Another subchapter of the book (a digression in Chapter Thirteen) is devoted to a rather neglected topic: Bernstein and his attitude to the Jewish labour movement, and to Jewish life in general. Although he was a secular Jew without any particular interest in Jewish religion, he did engage with anti-Semitism in Germany and elsewhere in Europe. He was sympathetic to and had links with the Jewish labour movement in eastern Europe and the Left Zionism of Poale Zion, which he supported by writing numerous articles for their journals.
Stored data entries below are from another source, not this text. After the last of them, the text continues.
[flow/constraint.sdc]
current_design keypress

set clk_period 1.6
set clk_io_pct 0.2

create_clock -name clk0 -period $clk_period [get_ports {Clk}]

set non_clock_inputs [all_inputs -no_clocks]
set_input_delay [expr $clk_period * $clk_io_pct] -clock clk0 $non_clock_inputs
set_output_delay [expr $clk_period * $clk_io_pct] -clock clk0 [all_outputs]
[flow/run.sh]
#!/bin/bash
# OpenROAD 26Q1-2900-gdf79404cd8, Yosys 0.63+post, stock flow scripts
make -C /OpenROAD-flow-scripts/flow DESIGN_CONFIG=/design/flow/config.mk WORK_HOME=/design/flow/orfs finish
[flow/design.v]
module keypress(input logic Clk, input logic [7:0] keyCode, input logic press, output logic [13:0]keys);
logic [13:0] key ; 
initial begin
	for(int i = 0; i < 14; i++)
		key[i] = 0;
end
always_ff @ (posedge Clk)
begin
	case (keyCode)
	8'h1d:  
	begin
		if(press == 1'b1)
		begin
			key[13] = 1'b1;
		end
		else if(press == 1'b0)
		begin
			key[13] = 1'b0;
		end
	end
	8'h1c:  
	begin
		if(press == 1'b1)
		begin
			key[12] = 1'b1;
		end
		else if(press == 1'b0)
		begin
			key[12] = 1'b0;
		end
	end
	8'h1b:  
	begin
		if(press == 1'b1)
		begin
			key[11] = 1'b1;
		end
		else if(press == 1'b0)
		begin
			key[11] = 1'b0;
		end
	end
	8'h23:  
	begin
		if(press == 1'b1)
		begin
			key[10] = 1'b1;
		end
		else if(press == 1'b0)
		begin
			key[10] = 1'b0;
		end
	end
	8'h2c:  
	begin
		if(press == 1'b1)
		begin
			key[9] = 1'b1;
		end
		else if(press == 1'b0)
		begin
			key[9] = 1'b0;
		end
	end
	8'h35:  
	begin
		if(press == 1'b1)
		begin
			key[8] = 1'b1;
		end
		else if(press == 1'b0)
		begin
			key[8] = 1'b0;
		end
	end
	8'h3c:  
	begin
		if(press == 1'b1)
		begin
			key[7] = 1'b1;
		end
		else if(press == 1'b0)
		begin
			key[7] = 1'b0;
		end
	end
	8'h41:  
	begin
		if(press == 1'b1)
		begin
			key[2] = 1'b1;
		end
		else if(press == 1'b0)
		begin
			key[2] = 1'b0;
		end
	end
	8'h49:  
	begin
		if(press == 1'b1)
		begin
			key[1] = 1'b1;
		end
		else if(press == 1'b0)
		begin
			key[1] = 1'b0;
		end
	end
	8'h4a:  
	begin
		if(press == 1'b1)
		begin
			key[0] = 1'b1;
		end
		else if(press == 1'b0)
		begin
			key[0] = 1'b0;
		end
	end
	8'h75:  
	begin
		if(press == 1'b1)
		begin
			key[6] = 1'b1;
		end
		else if(press == 1'b0)
		begin
			key[6] = 1'b0;
		end
	end
	8'h6b:  
	begin
		if(press == 1'b1)
		begin
			key[4] = 1'b1;
		end
		else if(press == 1'b0)
		begin
			key[4] = 1'b0;
		end
	end
	8'h72:  
	begin
		if(press == 1'b1)
		begin
			key[5] = 1'b1;
		end
		else if(press == 1'b0)
		begin
			key[5] = 1'b0;
		end
	end
	8'h74:  
	begin
		if(press == 1'b1)
		begin
			key[3] = 1'b1;
		end
		else if(press == 1'b0)
		begin
			key[3] = 1'b0;
		end
	end
	endcase
end
assign keys = key;
endmodule
[flow/config.mk]
export PLATFORM = sky130hd
export DESIGN_NAME = keypress
export DESIGN_NICKNAME = keypress
export VERILOG_FILES = /design/flow/design.v
export SDC_FILE = /design/flow/constraint.sdc
export NUM_CORES = 4
export LEC_CHECK = 1
export CORE_AREA = 10 10 88 88
export DIE_AREA = 0 0 98 98
==> run notes <==
Update from the flow run.

The flow ran to the end, and the final reports show no timing, DRC or antenna violations. Synthesis inferred 14 register bits. The switching share of total power is 0.184. Along the worst hold path, the cell count comes to 3.

The region available for standard cell placement spans 5920 µm². Wire segments on met3 add up to 156 µm in the final route. In this run the horizontal extent of the chip is 98 µm.

The detailed-routed wire length on met2 is 649 µm. The share of layout cells above drive strength 1 is 0.306. The number of warning messages in the yosys log is 1.

The slowest cell on the critical path is sky130_fd_sc_hd__or4b_4. Summed over all nets, the half-perimeter wirelength after detailed placement is 1440 µm. The chip footprint is 9600 µm². The number of cell instances after yosys synthesis is 44. The multi-input combinational cells in the finished layout cover a total of 231 µm². The post-detailed-route DRC marker count is 0. Dividing the synthesized area by the synthesized cell count gives 14.5 µm². The number of failing hold endpoints at the final stage is 0.

The pin count of the biggest net entering global routing is 15. Derived from the worst setup path, the maximum achievable clock frequency is 0.669 GHz. The clock transition at the register clock pins on the worst setup and hold paths after CTS is 50 ps.

The required time at the worst-slack endpoint is 1530 ps. The first-iteration detailed-routing DRC count is 14. The via count is 516. The data arrival time of the critical path is 1420 ps. The number of flip-flops under the largest register name is 14. The power report puts the leakage power at 0.000361 µW.

The transition time at the pin with the least slew margin is 419 ps. The share of total power dissipated in the clock network is 0.348. The power per cell area is 674 nW/µm². Synthesis produced 44 cells.

The relative slew slack is 0.719. The detailed router put a total of 828 µm of wire on met1. The number of antenna violations at the first check in global routing is 0. Routed signal wires occupy layers up through met3. For this run, the chip area from Yosys synthesis comes to 639 µm². Overall power consumption after layout is estimated at 763 µW. The main area contributors are sky130_fd_sc_hd__edfxtp_1 (66%), sky130_fd_sc_hd__nand4bb_1 (5.3%), sky130_fd_sc_hd__or4b_4 (4.3%). The worst hold slack after final layout is 714 ps. Once detail routing completed, the nets flagged for antenna violations numbered 0. Buffers inserted to repair hold after CTS numbered 0. At the floorplan stage, the core utilization is reported as 0.108. The share of the Yosys chip area taken by registers is 0.658.

The cell at the root of the clock tree is sky130_fd_sc_hd__clkbuf_8. The flip-flop and latch area is 420 µm². The clock sink total is 14. Sorting the Yosys area breakdown by cell type puts at the top sky130_fd_sc_hd__edfxtp_1. Setup repair after global routing left no endpoint under its margin. The deepest level of the CTS H-tree is 1. The global placer's final weighted congestion is 0.745. The share of synthesized area in the top cell type comes to 0.658. The peak ir drop on the vdd network is 208 µV. The total global routing overflow is 0. Of the total power, combinational logic draws 0.120. The part of the power in registers is 0.532. The pre-antenna-repair detailed-routing pass consisted of 2 iterations. The critical path crosses 3 cells after its start point. The count of distinct cell types in the synthesized netlist is 13.

The post-layout minimum cycle time is 1490 ps. The count of endpoints failing setup in the final report is 0. The repair_antennas step left the layout with diodes totalling 0. Traced cell by cell, the critical path runs through dlygate4sd2_1, or4b_4, nor4_4. The nature of the critical path startpoint is an input port. TritonCTS built the clock tree. The maximum root-to-sink buffer count is 2.

TritonCTS created 3 clock buffers. The floorplan report gives the top-level pin count as 24. Among all stages on the critical path, the maximum delay recorded is 570 ps. The cell family contributing the most delay on the critical path is simple AND/OR/NAND/NOR gates. The per-cell routed wire length is 10.2 µm. The layout has 622 filler cells. The per-cell via count in the routed design is 3.23. The overall track demand over capacity in global routing is 0.0331.

The internal portion of total power is 623 µW. The number of buffer cells added on primary ports is 23. The type of the tightest min-delay check is input port to register. The global-route wire length before repair is 2630 µm. Max fanout on the critical path was recorded as 5. The power report puts the net switching power at 140 µW. The via count of the first global-routing pass is 512.

For reference, the final report shows the max-slew violation count at 0. Per the detailed-route log, wirelength across all metal layers totals 1630 µm. The count of maximum capacitance violations is 0.

For the final routed database, the setup TNS stands at 0 ps. The critical path class is input port to register. Dividing the final minimum period by the clock period gives 0.934. According to the floorplan report, the die height is 98 µm. The post-synthesis cell area is 639 µm². The tool warning count is 25. The post-cts repair resize count is 7. In this run the post-CTS setup repair buffer count came out at 0.

The buffers plus inverters on the worst setup path is 1. The number of standard-cell rows in the floorplan is 28. Relative to the synthesized area, the layout overhead comes to 77.1%. The capturing element type of the critical path is a register.
cell usage in the layout (no fill, tap or decap), drive strengths merged:
cell type      count
clkdlybuf4s50     19
nor2               5
buf               16
dlygate4sd2        4
nand2              3
nand2b             4
nor4               6
or4b               3
edfxtp            14
clkbuf             3
nand4bb            3
nand4b             2
nor3               3
final timing paths:
check	startpoint	to	slack [ps]
min	keyCode[5]	key[2]	710
max	keyCode[4]	key[10]	110
per-layer routing:
layer  track usage  up-vias
met4       0.00336        0
met1        0.0450      240
met3        0.0178        0
met5             0        -
met2        0.0467       17
li1              -      259
cells in the mapped netlist (all sizes together):
master,number
nand4b,2
nand2b,4
nor3,3
edfxtp,14
nand2,3
or4b,3
clkbuf,1
nor4,6
nand4bb,3
nor2,5
cells by family after synthesis:
group / synth area share
buffers and inverters: 0.00782
DFF: 0.658
and+or+nand+nor: 0.335
area by class of cell:
type,count,share of cell area
sequential,14,0.371
timing repair buffer,39,0.305
multi-input combinational,29,0.204
tap,75,0.0829
clock buffer,3,0.0365
worst min-delay path: stages:
cell	delay (ps)
sky130_fd_sc_hd__dlygate4sd2_1	250
sky130_fd_sc_hd__or4b_4	170
sky130_fd_sc_hd__nor4_2	40
per-stage QoR:
step | utilization | setup WS (ps) | instance area (µm²) | std cells
after floorplan | - | 262 | 639 | 44
after global placement | 0.182 | -279 | 1080 | 157
after detailed placement | 0.182 | -289 | 1080 | 157
after CTS | 0.191 | 99.2 | 1130 | 160
after global routing | 0.191 | 30.2 | 1130 | 160
final | 0.191 | 106 | 1130 | 160
power groups by stage:
stage / logic (µW) / registers, µW / clock network [µW]
CTS: 92.0 / 406 / 271
global route: 99.6 / 406 / 292
finish: 91.3 / 406 / 265
Power and IR drop assume default switching activity.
In the 1920s, he openly supported and took sides with the Jewish settlers’ movement in Palestine, becoming a member of several Jewish committees and organizations, such as the League for Working Palestine. In his view, socialist Zionism was part of the international socialist movement. He disagreed with Kautsky’s strong views on Zionism, defending it and standing up for a peaceful coexistence of Jews and Arabs in Palestine.
This is a book not only for specialists. It shows us many hitherto neglected or ignored aspects of Bernstein’s life, his work, and his thought that deserve the attention of historians, whether they see themselves as Marxists, socialists, or otherwise. The book should be made available in English so that it can reach a wider audience.